BEGIN DATA FOR ANALYSIS

## src/rtl/stage_reg_mc.sv

```systemverilog
// Parametrised pipeline stage register with multi-cycle context loop-back, bubble retention and stall-protocol checking.
// Optional occupancy counters are enabled by defining STAGE_PERF_EN.
module stage_reg_mc #(
    parameter int unsigned       DATA_W      = 146,
    parameter int unsigned       CTX_W       = 64,
    parameter int unsigned       CNT_W       = 2,
    parameter int unsigned       STALL_W     = 6,
    parameter int unsigned       STAGE       = 3,
    parameter logic [DATA_W-1:0] NOP_PAYLOAD = {DATA_W{1'b0}},
    parameter logic [DATA_W-1:0] KEEP_MASK   = {DATA_W{1'b0}}
) (
    input  logic                clk,
    input  logic                rst_n,
    input  logic                clr,
    input  logic [STALL_W-1:0]  stall,
    input  logic                in_valid,
    input  logic [DATA_W-1:0]   in_payload,
    input  logic [CTX_W-1:0]    ctx_i,
    input  logic [CNT_W-1:0]    cnt_i,
    output logic                out_valid,
    output logic [DATA_W-1:0]   out_payload,
    output logic [CTX_W-1:0]    ctx_o,
    output logic [CNT_W-1:0]    cnt_o,
    output logic                err_o,
    output logic [31:0]         bubble_cnt,
    output logic [31:0]         hold_cnt
);

    localparam int unsigned US_IDX = STAGE;
    localparam int unsigned DS_IDX = STAGE + 32'd1;

    generate
        if (int'(STAGE) > int'(STALL_W) - 2) begin : g_stage_range_err
            $error("stage_reg_mc: STAGE must lie in 0..STALL_W-2");
        end
    endgenerate

    typedef enum logic [2:0] {
        MODE_FLUSH   = 3'd0,
        MODE_BUBBLE  = 3'd1,
        MODE_ADVANCE = 3'd2,
        MODE_HOLD    = 3'd3,
        MODE_ILLEGAL = 3'd4
    } mode_e;

    mode_e               mode_s;
    logic                us_s;
    logic                ds_s;
    logic [DATA_W-1:0]   bubble_payload_s;
    logic                stall_unused_s;

    logic                valid_r;
    logic [DATA_W-1:0]   payload_r;
    logic [CTX_W-1:0]    ctx_r;
    logic [CNT_W-1:0]    cnt_r;
    logic                err_r;

    assign stall_unused_s = ^stall;

    // Decode the upstream/downstream stall pair into one update mode; flush has top priority.
    always_comb begin
        us_s             = stall[US_IDX];
        ds_s             = stall[DS_IDX];
        bubble_payload_s = (NOP_PAYLOAD & ~KEEP_MASK) | (payload_r & KEEP_MASK);
        if (clr) begin
            mode_s = MODE_FLUSH;
        end else if (us_s && !ds_s) begin
            mode_s = MODE_BUBBLE;
        end else if (!us_s && !ds_s) begin
            mode_s = MODE_ADVANCE;
        end else if (us_s && ds_s) begin
            mode_s = MODE_HOLD;
        end else begin
            mode_s = MODE_ILLEGAL;
        end
    end

    // Stage register: payload/valid toward S+1 and context looped back to S while S is stalled.
    always_ff @(posedge clk or negedge rst_n) begin
        if (!rst_n) begin
            valid_r   <= 1'b0;
            payload_r <= NOP_PAYLOAD;
            ctx_r     <= {CTX_W{1'b0}};
            cnt_r     <= {CNT_W{1'b0}};
            err_r     <= 1'b0;
        end else begin
            case (mode_s)
                MODE_FLUSH: begin
                    valid_r   <= 1'b0;
                    payload_r <= NOP_PAYLOAD;
                    ctx_r     <= {CTX_W{1'b0}};
                    cnt_r     <= {CNT_W{1'b0}};
                end
                MODE_BUBBLE: begin
                    valid_r   <= 1'b0;
                    payload_r <= bubble_payload_s;
                    ctx_r     <= ctx_i;
                    cnt_r     <= cnt_i;
                end
                MODE_ADVANCE: begin
                    valid_r   <= in_valid;
                    payload_r <= in_payload;
                    ctx_r     <= {CTX_W{1'b0}};
                    cnt_r     <= {CNT_W{1'b0}};
                end
                MODE_HOLD: begin
                    ctx_r <= ctx_i;
                    cnt_r <= cnt_i;
                end
                MODE_ILLEGAL: begin
                    ctx_r <= ctx_i;
                    cnt_r <= cnt_i;
                    err_r <= 1'b1;
                end
                default: begin
                    valid_r   <= valid_r;
                    payload_r <= payload_r;
                end
            endcase
        end
    end

    assign out_valid   = valid_r;
    assign out_payload = payload_r;
    assign ctx_o       = ctx_r;
    assign cnt_o       = cnt_r;
    assign err_o       = err_r;

`ifdef STAGE_PERF_EN
    logic [31:0] bubble_cnt_r;
    logic [31:0] hold_cnt_r;

    // Occupancy counters; only rst_n clears them, they wrap naturally.
    always_ff @(posedge clk or negedge rst_n) begin
        if (!rst_n) begin
            bubble_cnt_r <= 32'd0;
            hold_cnt_r   <= 32'd0;
        end else begin
            if (mode_s == MODE_BUBBLE) begin
                bubble_cnt_r <= bubble_cnt_r + 32'd1;
            end else begin
                bubble_cnt_r <= bubble_cnt_r;
            end
            if ((mode_s == MODE_HOLD) || (mode_s == MODE_ILLEGAL)) begin
                hold_cnt_r <= hold_cnt_r + 32'd1;
            end else begin
                hold_cnt_r <= hold_cnt_r;
            end
        end
    end

    assign bubble_cnt = bubble_cnt_r;
    assign hold_cnt   = hold_cnt_r;
`else
    assign bubble_cnt = 32'd0;
    assign hold_cnt   = 32'd0;
`endif

endmodule

```

## config.mk

```make
export PLATFORM = sky130hd
export DESIGN_NAME = stage_reg_mc
export DESIGN_NICKNAME = d
export VERILOG_FILES = /design/src/rtl/stage_reg_mc.sv
export SDC_FILE = /design/constraint.sdc
export NUM_CORES = 1
export LEC_CHECK = 0
export CAP_MARGIN = 20
export CORE_AREA = 2 2 193 195
export CTS_BUF_LIST = sky130_fd_sc_hd__clkbuf_8
export DETAILED_ROUTE_END_ITERATION = 8
export DIE_AREA = 0 0 195 197
export SLEW_MARGIN = 10
export SYNTH_ARGS = -nofsm -noshare
export SYNTH_HDL_FRONTEND = slang
export SYNTH_SLANG_ARGS = --single-unit
```

## constraint.sdc

```tcl
create_clock -name clk -period 0.98 [get_ports clk]
set_clock_uncertainty 0.1 [all_clocks]
set_input_delay 0.147 -clock clk [delete_from_list [all_inputs] [get_ports clk]]
set_output_delay 0.147 -clock clk [all_outputs]
set_load 0.005 [all_outputs]
```

* Yosys cells after proc, flatten, opt, wreduce, memory -nomap -nowiden *
Cells that the tools add are included.

word-level totals
  bits of input ports = 222
  output and inout bits = 278
  word-level logic and storage cells = 28
  register bits after elaboration = 214

cells by class
  multiplexer cells = 8
  reductions and logical operators = 11
  equal/unequal tests = 4

operator list
  kind                                           count
  case mux 146 bit (2 select lines)              1
  case mux 64 bit (2 select lines)               1
  two-way mux 3 bit                              4
  == test 3 x 2 -> 1 bit, second input constant  2
  case mux 2 bit (2 select lines)                1
  nonzero test 2 bit                             2
  OR reduction 2 bit                             2
  == test 3 x 1 -> 1 bit, second input constant  1
  == test 3 bit, second input constant           1
  logical AND 1 bit                              3
  logical NOT 3 bit                              1
  OR reduction 3 bit                             1
  logical NOT 1 bit                              2
  case mux 1 bit (2 select lines)                1

* Depth between registers and ports, before layout *
Gate-level depths: netlist of run 1.

  depth in word-level cells = 8
  depth in mapped cells = 7

* Worst setup path before layout of run 1 *
No wires, ideal clock.

  path kind = input to register
  start = input stall[3]
  end = register ctx_r[23] (netlist: ctx_o[23])
  stages = 7
  arrival time = 1.437 ns
  required time = 0.815 ns
  path buffers = 2
  setup slack = -0.622 ns
  setup time = 0.065 ns
  cell sequence = inv_1 > ha_1 > nand2b_1 > a221oi_2 > buf_2 > buf_4 > a22o_1

between the ends
  longest elaborated chain between the ends = 8
  elaborated cells on any way between the ends = 17
  classes of those cells = eq/ne (4); mux (5); reduce/logical (8)

ends and longest elaborated chain
  what                                                                       RTL line  RTL
  start, declared                                                            15        input logic [STALL_W-1:0] stall,
  logical AND 1 bit or logical NOT 1 bit (tied branches)                     71, 69
  two-way mux 3 bit or logical AND 1 bit (tied branches)                     71, 69
  two-way mux 3 bit                                                          69        end else if (!us_s && !ds_s) begin
  two-way mux 3 bit (*)                                                      67        end else if (us_s && !ds_s) begin
  two-way mux 3 bit (*)                                                      65        if (clr) begin
  == test 3 bit (tied with other cells)                                      87        case (mode_s)
  OR reduction 3 bit (no source line) or OR reduction 2 bit (tied branches)  n/a
  case mux 64 bit (2 select lines) or nonzero test 2 bit (tied branches)     n/a
  end signal, assigned                                                       83        ctx_r <= {CTX_W{1'b0}};
  end signal, assigned                                                       91        ctx_r <= {CTX_W{1'b0}};
  end signal, assigned                                                       97        ctx_r <= ctx_i;
  end, declared                                                              54        logic [CTX_W-1:0] ctx_r;

Every way passes the cells marked *; elsewhere a longest branch is shown, timed or not.
A chain may end at the register's enable or synchronous reset.

* Worst setup path after layout of run 1 *
  start = register payload_r[118] (netlist: out_payload[118])
  end = output out_payload[118]

RTL lines
  what                    RTL line  RTL
  start, declared         53        logic [DATA_W-1:0] payload_r;
  start signal, assigned  96        payload_r <= bubble_payload_s;
  start signal, assigned  102       payload_r <= in_payload;
  start signal, assigned  117       payload_r <= payload_r;
  end, declared           21        output logic [DATA_W-1:0] out_payload,

No word-level cell between the ends.

==> results.sh, run 1 <==
export IMPL_synth_top_area_cell="dfrtp_1"
export IMPL_design_area_um2=15800
export IMPL_route_detailed_vias_per_inst=4.36
export IMPL_clock_latency_ns=0.55
export IMPL_critical_path_slowest_cell="dfrtp_1"
export IMPL_htreeDepth=2
export IMPL_syn_to_final_growth_pct=96.9
export IMPL_start_util=0.222
export IMPL_setup_viol=428
export IMPL_finalWorstSetupSlack_ns=-0.369
export IMPL_hold_viol=0
export IMPL_status="complete, but fails checks"
export IMPL_fin_crit_sh=1.38
export IMPL_clkSlewWorstSetupHoldPaths_ns=0.06
export IMPL_leakage_nw=8.27
export IMPL_syn_inst=554
export IMPL_synth_seq_cells=214
export IMPL_yosysUniqueCellTypes=17
export IMPL_place_congestion=0.740
export IMPL_die_w_um=195
export IMPL_critPathKind="register to output pin"
export IMPL_synth_top_family_by_area="compound AO/OA/AOI/OAI gates"
export IMPL_slew_violations=0
export IMPL_grt_pass1_vias=7875
export IMPL_reg2reg_from="out_payload[76]"
export IMPL_cp_cell_sequence="buf_2"
export IMPL_r2r_end="out_payload[76]"
export IMPL_setup_worst_path_start_class="register"
export IMPL_ys_seq_area_frac=0.666
export IMPL_synth_compound_area_frac=0.236
export IMPL_vias=7697
export IMPL_grt_max_degree=37
export IMPL_yosys_area_share_adder=0.00311
export IMPL_reg2reg_depth=4
export IMPL_synth_mux_area_frac=0.00125
export IMPL_synth_xor_area_frac=0
export IMPL_wire_per_inst_um=19.0
export IMPL_drt_first_pass_iters=4
export IMPL_power_density_nw_per_um2=1490
export IMPL_die_h_um=197
export IMPL_nets=1494
export IMPL_diodes=0
export IMPL_worstPathArrival_ns=1.10
export IMPL_cp_top_family="flip-flops"
export IMPL_synth_edf_count=0
export IMPL_synth_most_common_cell="dfrtp_1"
export IMPL_ir_worst_vdd_v=0.000909
export IMPL_cts_buffer_depth=3
export IMPL_dp_hpwl_mm=19.5
export IMPL_critical_path_n_buffers_inverters=1
export IMPL_cts_sinks=214
export IMPL_maxCapViolCount=0
export IMPL_synthSimpleGateAreaFrac=0.00451
export IMPL_holdWs_ns=0.0338
export IMPL_synth_ff_type="dfrtp_1"
export IMPL_core_area_um2=36300
export IMPL_critical_path_required_ns=0.73
export IMPL_clockRootBuffer="clkbuf_8"
export IMPL_row_count=70
export IMPL_critPathMaxFanout=2
export IMPL_synth_top_area_share=0.666
export IMPL_violations="negative setup slack"
export IMPL_portBuffers=431
export IMPL_syn_avg_cell_area_um2=14.5
export IMPL_first_iter_violations=238
export IMPL_max_stage_delay_ns=0.40
export IMPL_ioPinCount=500
export IMPL_clock_fmax_mhz=741
export IMPL_tritoncts="yes"
export IMPL_synth_warnings=0
export IMPL_grt_remaining_overflow=0
export IMPL_track_usage=0.158
export IMPL_rsz0062_at_grt="yes"
export IMPL_drcViolationCount=0
export IMPL_drtAntennaViolNets=0
export IMPL_drt_wl_total_mm=33.6
export IMPL_async_reset_ff_frac=1.00
export IMPL_hold_path_class="input pin to asynchronous set/reset pin"
export IMPL_place_area_um2=13600
export IMPL_syn_area_um2=8040
export IMPL_grt_pass1_wl_mm=46.9
export IMPL_die_area_um2=38400
export IMPL_post_route_min_period_ns=1.35
export IMPL_antenna_found_initial=0
export IMPL_cts_buffers=41
export IMPL_synth_common_cells="dfrtp_1 (214), a22o_1 (213), buf_4 (68)"
export IMPL_synthTopCellsByArea="dfrtp_1 (67%), a22o_1 (23%), buf_4 (6.4%)"
export IMPL_ff2ff_setup_slack_ns=-0.17
export IMPL_final_layout_size_suffix_gt1_frac=0.442
export IMPL_cp_end_kind="output pin"
cells by family (layout without fill, tap and decap cells):
family | Yosys count | count (layout)
AOI/OAI and AO/OA | 216 | 216
DFF | 214 | 214
muxes | 1 | 1
buffers and inverters | 113 | 795
other | 1 | 64
adders and majority gates | 2 | 2
and+or+nand+nor | 7 | 7
how the worst max path moves through the flow:
| stage | from | endpoint | slack, ns | cells past startpoint |
|---|---|---|---|---|
| floorplan | stall[3] | out_payload[100] | -0.45 | 7 |
| global placement | stall[3] | out_payload[54] | -1.23 | 8 |
| detailed placement | stall[3] | out_payload[10] | -1.25 | 9 |
| CTS | out_payload[118] | out_payload[118] | -0.44 | 1 |
| global route | out_payload[118] | out_payload[118] | -0.44 | 1 |
| finish | out_payload[118] | out_payload[118] | -0.37 | 1 |
through the flow:
step	power [W]	setup TNS (ns)	setup slack (ns)	util	instances
finish	0.0236	-127.65	-0.369	0.437	1767
global route	0.0247	-139.65	-0.442	0.437	1767
CTS	0.0234	-119.48	-0.439	0.410	1685
detailed placement	0.0133	-282.15	-1.25	0.375	1511
global placement	0.0133	-281.42	-1.23	0.375	1511
floorplan	0.0108	-89.44	-0.447	-	617
placed cells by master, fill, tap and decap left out, drive strengths merged:
cell type and instances:
o21a 1, dlygate4sd3 4, nor2 2, clkbuf 70, inv 15, dlygate4sd2 1
conb 64, a221oi 1, a22o 213, nor2b 1, dfrtp 214, clkdlybuf4s50 213
clkinvlp 1, clkinv 3, mux2i 1, ha 2, nor3 2, bufinv 2
o31ai 1, buf 486, nand2b 2
flip-flops by register name, summed over array words and instances, names as in the netlist:
| name | cells |
|---|---|
| ctx_o | 64 |
| err_o | 1 |
| out_valid | 1 |
| cnt_o | 2 |
| out_payload | 146 |
routing by layer:
layer	vias to the layer above	GRT usage	wire length [um]
met5	-	0	0
met4	0	0.0696	1180
met3	70	0.0445	2410
met2	404	0.269	16500
met1	3809	0.187	13500
li1	3414	-	-
power breakdown:
| group | total, W | switching (W) | leakage [nW] | internal [W] |
|---|---|---|---|---|
| clock network | 0.00943 | 0.00395 | 0.492 | 0.00548 |
| registers | 0.00955 | 0.000253 | 2.91 | 0.00930 |
| logic | 0.00467 | 0.00171 | 4.88 | 0.00295 |
| total | 0.0236 | 0.00591 | 8.27 | 0.0177 |
timing repair:
item,in CTS,in global routing
resized for setup,908,41
gates cloned,23,20
endpoints found under the setup margin,428,428
hold buffers,3,1
pin swaps,12,31
buffers inserted,77,72
endpoints found under the hold margin,215,1
worst reg2reg max path: cells and delay by family, from the launching register on:
family / cells / cell delay [ns]
AO/OA/AOI/OAI: 1 / 0.19
buffers and inverters: 3 / 0.37
flip-flops: 1 / 0.38
layout make-up:
cell class	count	area, um^2
inverters	3	13.8
repair buffers	720	6700
well taps	468	586
clock buffers	54	743
fillers	3374	20400
flip-flops and latches	214	5360
clock inverters	18	144
multi-input cells	290	2290
(Power assumes the default switching activity.)
==> inputs of run 2 (changes only) <==
--- a/config.mk
+++ b/config.mk
@@ -8,6 +8,7 @@
 export CAP_MARGIN = 20
 export CORE_AREA = 2 2 193 195
 export CTS_BUF_LIST = sky130_fd_sc_hd__clkbuf_8
+export CTS_CLUSTER_DIAMETER = 120
 export DETAILED_ROUTE_END_ITERATION = 8
 export DIE_AREA = 0 0 195 197
 export SLEW_MARGIN = 10
==> results of run 2 <==
The final DEF is identical to that of run 1; final timing and power are the same.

END DATA FOR ANALYSIS

- HOW TO COMPLETE THIS TASK: Look through the data above and return exactly the lines from the one that contains "out_payload[118] | -0.37 | 1 |" to the one that contains "cell type and", inclusive, with nothing else.

- TASK OUTPUT:
| finish | out_payload[118] | out_payload[118] | -0.37 | 1 |
through the flow:
step	power [W]	setup TNS (ns)	setup slack (ns)	util	instances
finish	0.0236	-127.65	-0.369	0.437	1767
global route	0.0247	-139.65	-0.442	0.437	1767
CTS	0.0234	-119.48	-0.439	0.410	1685
detailed placement	0.0133	-282.15	-1.25	0.375	1511
global placement	0.0133	-281.42	-1.23	0.375	1511
floorplan	0.0108	-89.44	-0.447	-	617
placed cells by master, fill, tap and decap left out, drive strengths merged:
cell type and instances:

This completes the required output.